Dive Brief:
- The Food and Drug Administration has released a list of the medical device guidance documents that it plans to develop or publish in its 2026 financial year.
- The agency said Tuesday that its top priorities include the finalization of guidance on the use of real-world evidence to support regulatory decisions and on predetermined change control plans for medical devices.
- Three of the FDA’s four priority draft guidance documents are holdovers from the 2025 list. Like last year, the FDA has listed guidance on air purifying respirators and menstrual products among its top draft document priorities for 2026.
Dive Insight:
The list covers the documents that the FDA’s Center for Devices and Radiological Health will prioritize in the next 12 months, as well as guidelines that it will develop and publish if it has the resources. Officials named four final guidance topics as priorities for 2026.
In addition to the RWE and PCCP documents, the FDA will prioritize the finalization of texts on validating diagnostics for emerging pathogens and incorporating voluntary patient preference information over the total product lifecycle. The diagnostics document was on the list of priorities that the FDA published one year ago. The patient preference guidance was among the texts being developed as resources permitted.
Officials have held consultations on draft versions of all of the texts prioritized for finalization. The RWE paper is the longest-running project, with the FDA seeking feedback on a draft version of the document in December 2023.
The list of priority draft guidance documents includes a text that the FDA named on its B-list in 2025. The newly prioritized guidance on the FDA’s policy for device software functions was envisaged as a revision of an existing document.

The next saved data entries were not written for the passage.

File: src/rtl/decade_counter_pkg.sv
// Shared constants and types for the decade counter and its seven-segment decoder.
package decade_counter_pkg;

    localparam int DC_MODULUS  = 10;
    localparam int DC_WIDTH    = 4;
    localparam int DC_TERMINAL = DC_MODULUS - 1;

    typedef logic [3:0] count_t;

    // Segment patterns are {g,f,e,d,c,b,a}, active-high.
    localparam logic [6:0] SEG_0     = 7'b0111111;
    localparam logic [6:0] SEG_1     = 7'b0000110;
    localparam logic [6:0] SEG_2     = 7'b1011011;
    localparam logic [6:0] SEG_3     = 7'b1001111;
    localparam logic [6:0] SEG_4     = 7'b1100110;
    localparam logic [6:0] SEG_5     = 7'b1101101;
    localparam logic [6:0] SEG_6     = 7'b1111101;
    localparam logic [6:0] SEG_7     = 7'b0000111;
    localparam logic [6:0] SEG_8     = 7'b1111111;
    localparam logic [6:0] SEG_9     = 7'b1101111;
    localparam logic [6:0] SEG_BLANK = 7'b0000000;

endpackage

File: src/rtl/bcd_to_seg.sv
// Combinational BCD digit to seven-segment decoder; non-decimal inputs blank the display.
module bcd_to_seg
    import decade_counter_pkg::*;
(
    input  count_t     i_bcd,
    output logic [6:0] o_seg
);

    always_comb begin
        o_seg = SEG_BLANK;
        case (i_bcd)
            4'd0:    o_seg = SEG_0;
            4'd1:    o_seg = SEG_1;
            4'd2:    o_seg = SEG_2;
            4'd3:    o_seg = SEG_3;
            4'd4:    o_seg = SEG_4;
            4'd5:    o_seg = SEG_5;
            4'd6:    o_seg = SEG_6;
            4'd7:    o_seg = SEG_7;
            4'd8:    o_seg = SEG_8;
            4'd9:    o_seg = SEG_9;
            default: o_seg = SEG_BLANK;
        endcase
    end

endmodule

File: src/rtl/decade_counter.sv
// Mod-10 counter with synchronous reset, enable and combinational terminal count.
// Defining DECADE_COUNTER_SEG_EN adds the seven-segment output seg.
module decade_counter
    import decade_counter_pkg::*;
#(
    parameter int MODULUS = DC_MODULUS,
    parameter int WIDTH   = DC_WIDTH
)
(
    input  logic             enable,
    input  logic             clk,
    input  logic             reset,
    output logic [WIDTH-1:0] cnt,
    output logic             tc
`ifdef DECADE_COUNTER_SEG_EN
    ,
    output logic [6:0]       seg
`endif
);

    localparam logic [WIDTH-1:0] LP_TERMINAL = WIDTH'(MODULUS - 1);

    logic [WIDTH-1:0] r_cnt;
    logic [WIDTH-1:0] w_cntNext;

    // Out-of-range values (only reachable by upset) return to zero regardless of enable.
    always_comb begin
        w_cntNext = r_cnt;
        if (r_cnt > LP_TERMINAL) begin
            w_cntNext = '0;
        end else if (enable) begin
            if (r_cnt == LP_TERMINAL) begin
                w_cntNext = '0;
            end else begin
                w_cntNext = r_cnt + WIDTH'(1);
            end
        end
    end

    always_ff @(posedge clk) begin
        if (reset) begin
            r_cnt <= '0;
        end else begin
            r_cnt <= w_cntNext;
        end
    end

    assign cnt = r_cnt;
    assign tc  = (r_cnt == LP_TERMINAL) && enable && !reset;

`ifdef DECADE_COUNTER_SEG_EN
    bcd_to_seg u_bcdToSeg (
        .i_bcd (count_t'(r_cnt)),
        .o_seg (seg)
    );
`endif

endmodule

File: config.mk
export PLATFORM = sky130hd
export DESIGN_NAME = decade_counter
export DESIGN_NICKNAME = d
export VERILOG_FILES = /design/src/rtl/decade_counter_pkg.sv /design/src/rtl/bcd_to_seg.sv /design/src/rtl/decade_counter.sv
export SDC_FILE = /design/constraint.sdc
export NUM_CORES = 1
export LEC_CHECK = 0
export CORE_AREA = 3 3 40 42
export CTS_CLUSTER_DIAMETER = 60
export CTS_CLUSTER_SIZE = 25
export DETAILED_ROUTE_END_ITERATION = 8
export DIE_AREA = 0 0 43 45
export SLEW_MARGIN = 20
export SYNTH_ARGS = -nofsm -noshare
export SYNTH_HDL_FRONTEND = slang
export SYNTH_SLANG_ARGS = --single-unit
File: constraint.sdc
create_clock -name clk -period 0.95 [get_ports clk]
set_clock_uncertainty 0.1 [all_clocks]
set_input_delay 0.095 -clock clk [delete_from_list [all_inputs] [get_ports clk]]
set_output_delay 0.095 -clock clk [all_outputs]
set_load 0.02 [all_outputs]
==> metrics.md <==
| Metric | Value |
|---|---|
| Outcome | complete, but fails checks |
| Violated checks | setup timing |
| Area Growth Syn to Fin | 133% |
| Synth Register Bits | 4 |
| Unrepaired setup endpoints after global routing | true |
| Post-route setup TNS | -1.09 ns |
| Top cell family by delay on the critical path | simple AND/OR/NAND/NOR gates |
| Arr. time, crit path | 1.17 ns |
| CTS clock-pin slew for the worst setup and hold paths | around 0.040 ns |
| Die footprint | 1940 sq um |
| Gr ovfl total | 0 |
| Clk pwr share | 43.1% |
| Final WS setup | -0.419 ns |
| Cell variety after synth | 14 |
| Clk buf depth | 2 |
| Post-Syn Instances | 20 |
| Max FFs per register | 4 |
| Post-detailed-route count of antenna-violating nets | 0 |
| Final core occ | a little over a third |
| Final wirelength | 577 um |
| Vias in the first global route | roughly 240 |
| Core area | around 1300 sq um |
| DP Area | 358 sq um |
| Largest net degree at the start of global routing | 7 |
| Worst ir drop on vdd | 0.000449 V |
| Routability cong. | approximately 0.62 |
| Sequential Power Share | 33.0% |
| Hold WC Path Type | reg -> reg |
| DR DRC count | 0 |
| Hold buffers post-CTS | 0 |
| Worst hold stages | 2 |
| CP Max Fanout | 2 |
| Design Area, Final | 458 sq um |
| I/O Buffers | 7 |
| Fmax | 730 MHz |
| TritonCTS clock tree | done |
| Max-slew violation count | 0 |
| H-tree depth | 1 |
| Critical path class | reg -> out |
| Req. time, crit path | 0.75 ns |
| CP Buf/Inv Count | 1 |
| Number of placed I/O pins | 8 |
| DRT Pass-1 Iters | 2 |
| Final setup violating endpoints | 9 |
| Final hold violations | 0 |
| Post-Syn Area | 196 sq um |
| Worst rel slew slack | 87.2% |
| Rows | 13 |
| Clk sinks | 4 |
| CTS root buf | clkbuf_4 |
| Minimum clock period | about 1.4 ns |
| CP peak stage delay | between 0.3 and 0.4 ns |
| Combinational share of power | 23.8% |
| Sw Share | 25.1% |
| Layout cells sized above 1 | roughly four fifths |
| Final net count | 43 |
| Post-route clock period utilization | 144% |
| Yosys warnings | 0 |
| Initial antenna violation count | 0 |
| Synth Area per Inst | 9.82 sq um |
| Worst-Skew Late Latency | 0.24 ns |
| Post-synthesis sequential area ratio | 40.8% |
| Pwr dens | between 1000 and 1500 nW/um^2 |
| DRT iter0 DRCs | 3 |
| Worst R2R Path Depth | 3 |
| Antenna diode count | 0 |
| Drt wl/cell | 10.7 um |
| Internal Dissipation | 407 uW |
| Starting density of the core | 15.3% |
| Max_cap viols | 0 |
| Die H | 45 um |
| Critical Path End Type | output port |
| P_sw | 136 uW |
| Max stage delay cell, worst path | or3b_4 |
| Pleak | 0.183 nW |
| CP startpoint kind | flop |
| Vias | 228 |
| Global-route wire length before repair | 1.00 mm |
| Cell depth of the worst setup path | 3 |
| Total Routing Usage GR | 7.57% |
| Vias per cell | 4.22 |
| CP Cell Sequence | or3b_4 > nor2_4 > buf_6 |
| Worst-Margin Slew | 0.192 ns |
| Tot Pwr | between 500 and 600 uW |
| Syn Nets | 23 |
| Die Wd | 43 um |
| CTS buffer count | 3 |
==> worst reg2reg max path: stages (launching register included) <==
cell and delay [ns]:
dfxtp_4 0.33, or3b_4 0.39, buf_4 0.15, o22ai_2 0.07
==> synthesized netlist by cell type, drive strengths merged <==
| cell | number | area (sq um) |
|---|---|---|
| nand3 | 1 | 5.00 |
| o22ai | 1 | 6.26 |
| nand3b | 3 | 22.5 |
| nor2 | 1 | 3.75 |
| a21o | 1 | 7.51 |
| a21bo | 1 | 10.0 |
| or3b | 1 | 8.76 |
| dfxtp | 4 | 80.1 |
| o21a | 1 | 7.51 |
| mux2 | 1 | 11.3 |
| nor3 | 2 | 10.0 |
| xnor2 | 1 | 8.76 |
| nor3b | 1 | 7.51 |
| a211oi | 1 | 7.51 |
==> power by group through the flow <==
stage	combinational, mW	sequential (mW)	clock, mW
3_5_place_dp	0.0970	0.181	0
5_1_grt	0.139	0.180	0.266
3_3_place_gp	0.0966	0.181	0
4_1_cts	0.118	0.179	0.245
6_report	0.129	0.179	0.234
2_1_floorplan	0.0232	0.201	0
==> final cells by class <==
type                       count  area (sq um)
clock buffer                   4          26.3
fill                         143           827
multi-input combinational     16           169
sequential                     4          92.6
tap                           15          18.8
timing repair buffer          15           151
==> routing by layer <==
metal	vias to the layer above	part of all wire, %	GRT usage [%]
li1	114	-	-
met1	106	44	8.65
met2	8	47	9.88
met3	0	8.7	3.98
met4	0	0	7.23
met5	-	0	0
==> cell usage in the layout, fill, tap and decap left out, drive strengths merged, types with 2 or more instances in the layout <==
cell type      count
clkdlybuf4s50      2
nor3               2
dfxtp              4
clkbuf             4
buf               13
nand3b             3
==> what timing repair did <==
| item | 4_1_cts | 5_1_grt |
|---|---|---|
| hold endpoints to repair | 0 | 0 |
| setup endpoints to repair | 9 | 9 |
| buffers inserted | 4 | 1 |
| pin swaps | 4 | 1 |
| resized for setup | 39 | 5 |
==> per-stage QoR <==
stage                     setup slack (ns)  instances  hold slack [ns]
after global routing                -0.467         54            0.453
after floorplan                     -0.173         20           0.0580
after detailed placement            -0.713         48            0.449
final                               -0.419         54            0.434
after global placement              -0.707         48            0.448
after CTS                           -0.421         56            0.456
==> kinds of logic (layout without fill, tap and decap cells) <==
group	Yosys count	in the layout	synth area share, %
multiplexers	1	1	5.73
flip-flops	4	4	40.8
buffers and inverters	0	19	0
AND/OR/NAND/NOR	9	9	29.3
AO/OA/AOI/OAI	5	5	19.8
XOR/XNOR	1	1	4.46
==> path summary, 6_finish.rpt <==
kind | from | to | slack (ns)
worst min-delay path | cnt[3] | cnt[1] | 0.43
worst min register to register | cnt[3] | cnt[1] | 0.43
worst max register to register | cnt[3] | cnt[3] | -0.17
worst max-delay path | cnt[3] | tc | -0.42
No activity file was read; power rests on OpenSTA's default activity.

The FDA published the current guidance, which covers regulatory oversight of device software functions and mobile medical applications, in 2022.

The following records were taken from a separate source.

--- config.mk ---
export PLATFORM = sky130hd
export DESIGN_NAME = nibble_serial_adder_flat
export DESIGN_NICKNAME = d
export VERILOG_FILES = /design/src/rtl/nibble_serial_adder_if.sv /design/src/rtl/nibble_serial_adder.sv /design/src/flat_wrapper.sv
export SDC_FILE = /design/constraint.sdc
export NUM_CORES = 1
export LEC_CHECK = 0
export BUFFER_PORTS_ARGS = -buffer_cell sky130_fd_sc_hd__buf_2
export CAP_MARGIN = 5
export CORE_UTILIZATION = 53
export DETAILED_ROUTE_END_ITERATION = 6
export HOLD_SLACK_MARGIN = 0.02
export PLACE_DENSITY = 0.74
export SKIP_CTS_REPAIR_TIMING = 1
export SLEW_MARGIN = 0
export SYNTH_ARGS = -nofsm -noshare
export SYNTH_HDL_FRONTEND = slang
export SYNTH_SLANG_ARGS = --single-unit
export TNS_END_PERCENT = 100
--- constraint.sdc ---
create_clock -name clk -period 3.4 [get_ports clk]
set_clock_uncertainty 0.2 [all_clocks]
set_input_delay 0.17 -clock clk [delete_from_list [all_inputs] [get_ports clk]]
set_output_delay 0.17 -clock clk [all_outputs]
set_load 0.005 [all_outputs]
--- src/rtl/nibble_serial_adder_if.sv ---
// nibble_serial_adder_if
//   Bundles the start/busy/done handshake, operands and result of the
//   nibble-serial adder.
//   Handshake: start is a request taken only when the adder is idle or
//   finishing (busy=0); a/b (and sub) are sampled on that same edge.
//   busy stays high while the nibbles are being computed, and done pulses
//   for one cycle when s/cout/ovf are final. start seen while busy=1 is dropped.
//   Optional macro NIBBLE_SUB_EN adds the sub (subtract select) signal.
//   Modports: master drives the request side, slave is the adder.
interface nibble_serial_adder_if #(
  parameter int NIBBLES = 4
);
  logic                 start;
  logic [4*NIBBLES-1:0] a;
  logic [4*NIBBLES-1:0] b;
`ifdef NIBBLE_SUB_EN
  logic                 sub;
`endif
  logic                 busy;
  logic                 done;
  logic [4*NIBBLES-1:0] s;
  logic                 cout;
  logic                 ovf;

`ifdef NIBBLE_SUB_EN
  modport master (output start, a, b, sub, input busy, done, s, cout, ovf);
  modport slave  (input start, a, b, sub, output busy, done, s, cout, ovf);
`else
  modport master (output start, a, b, input busy, done, s, cout, ovf);
  modport slave  (input start, a, b, output busy, done, s, cout, ovf);
`endif
endinterface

Officials are still drafting guidance documents on air purifying respirators and on menstrual tampons and pads, both of which were priorities in 2025. The title of the planned menstrual device draft has changed, with the FDA now focusing on labeling and performance testing recommendations. The FDA’s focus on tampons follows a study that raised concerns about the potential health risks of metals in the devices.

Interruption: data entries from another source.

$ cat src/rtl/sync_fifo_param.sv
// ============================================================================
// sync_fifo_param : parametrised synchronous FIFO, any depth, std/FWFT output
// Rev 1.0 - initial release
// ============================================================================
`default_nettype none

module sync_fifo_param #(
  parameter int DATA_WIDTH = 8,
  parameter int DEPTH      = 8,
  parameter int FWFT       = 0,
  parameter int AF_LEVEL   = DEPTH - 1,
  parameter int AE_LEVEL   = 1
) (
  input  logic                         clk_i,
  input  logic                         rst_ni,
  input  logic                         clr_i,
  input  logic                         wr_en_i,
  input  logic [DATA_WIDTH-1:0]        data_i,
  input  logic                         rd_en_i,
  output logic [DATA_WIDTH-1:0]        data_o,
  output logic                         valid_o,
  output logic                         full_o,
  output logic                         empty_o,
  output logic [$clog2(DEPTH+1)-1:0]   count_o,
  output logic                         almost_full_o,
  output logic                         almost_empty_o,
  output logic                         overflow_o,
  output logic                         underflow_o
);

  localparam int PTR_W = $clog2(DEPTH);
  localparam int CNT_W = $clog2(DEPTH + 1);
  localparam logic [PTR_W-1:0] PTR_LAST = PTR_W'(DEPTH - 1);
  localparam logic [CNT_W-1:0] CNT_FULL = CNT_W'(DEPTH);
  localparam logic [CNT_W-1:0] CNT_AF   = CNT_W'(AF_LEVEL);
  localparam logic [CNT_W-1:0] CNT_AE   = CNT_W'(AE_LEVEL);

  logic [DATA_WIDTH-1:0] mem_q [DEPTH];
  logic [PTR_W-1:0]      wptr_q, wptr_d, rptr_q, rptr_d;
  logic [CNT_W-1:0]      count_q, count_d;
  logic                  overflow_q, overflow_d, underflow_q, underflow_d;
  logic                  full, empty, wr_acc, rd_acc;

  always_comb begin
    full        = (count_q == CNT_FULL);
    empty       = (count_q == '0);
    wr_acc      = wr_en_i && !full && !clr_i;
    rd_acc      = rd_en_i && !empty && !clr_i;
    wptr_d      = wptr_q;
    rptr_d      = rptr_q;
    count_d     = count_q;
    overflow_d  = overflow_q;
    underflow_d = underflow_q;
    if (clr_i) begin
      wptr_d      = '0;
      rptr_d      = '0;
      count_d     = '0;
      overflow_d  = 1'b0;
      underflow_d = 1'b0;
    end else begin
      // Explicit wrap keeps non-power-of-two depths correct
      if (wr_acc) wptr_d = (wptr_q == PTR_LAST) ? '0 : wptr_q + PTR_W'(1);
      if (rd_acc) rptr_d = (rptr_q == PTR_LAST) ? '0 : rptr_q + PTR_W'(1);
      case ({wr_acc, rd_acc})
        2'b10:   count_d = count_q + CNT_W'(1);
        2'b01:   count_d = count_q - CNT_W'(1);
        default: count_d = count_q;
      endcase
      if (wr_en_i && full)  overflow_d  = 1'b1;
      if (rd_en_i && empty) underflow_d = 1'b1;
    end
  end

  always_ff @(posedge clk_i or negedge rst_ni) begin
    if (!rst_ni) begin
      wptr_q      <= '0;
      rptr_q      <= '0;
      count_q     <= '0;
      overflow_q  <= 1'b0;
      underflow_q <= 1'b0;
    end else begin
      wptr_q      <= wptr_d;
      rptr_q      <= rptr_d;
      count_q     <= count_d;
      overflow_q  <= overflow_d;
      underflow_q <= underflow_d;
    end
  end

  always_ff @(posedge clk_i) begin
    if (wr_acc) mem_q[wptr_q] <= data_i;
  end

  assign full_o         = full;
  assign empty_o        = empty;
  assign count_o        = count_q;
  assign almost_full_o  = (count_q >= CNT_AF);
  assign almost_empty_o = (count_q <= CNT_AE);
  assign overflow_o     = overflow_q;
  assign underflow_o    = underflow_q;

  generate
    if (FWFT != 0) begin : g_fwft
      assign data_o  = mem_q[rptr_q];
      assign valid_o = !empty;
    end else begin : g_std
      logic [DATA_WIDTH-1:0] data_q, data_d;
      logic                  valid_q, valid_d;

      // Popped word is held after valid drops; clear leaves it untouched
      always_comb begin
        data_d  = rd_acc ? mem_q[rptr_q] : data_q;
        valid_d = rd_acc;
      end

      always_ff @(posedge clk_i or negedge rst_ni) begin
        if (!rst_ni) begin
          data_q  <= '0;
          valid_q <= 1'b0;
        end else begin
          data_q  <= data_d;
          valid_q <= valid_d;
        end
      end

      assign data_o  = data_q;
      assign valid_o = valid_q;
    end
  endgenerate

endmodule

`default_nettype wire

Depending on resources, the FDA could finalize up to three other guidance documents. The documents on the final guidance B-list cover premarket considerations for weight loss devices, lifecycle management considerations and marketing submission recommendations for artificial intelligence-enabled software, and the content of human factors information in medical device marketing submissions.
The FDA is seeking feedback on the list until Dec. 1. Last year, feedback was “mostly in agreement” with the list, the FDA said. The agency said it will not develop four documents that were on its A-list last year. Two of the documents would have covered laboratory developed tests, an area where the FDA recently revised its plans.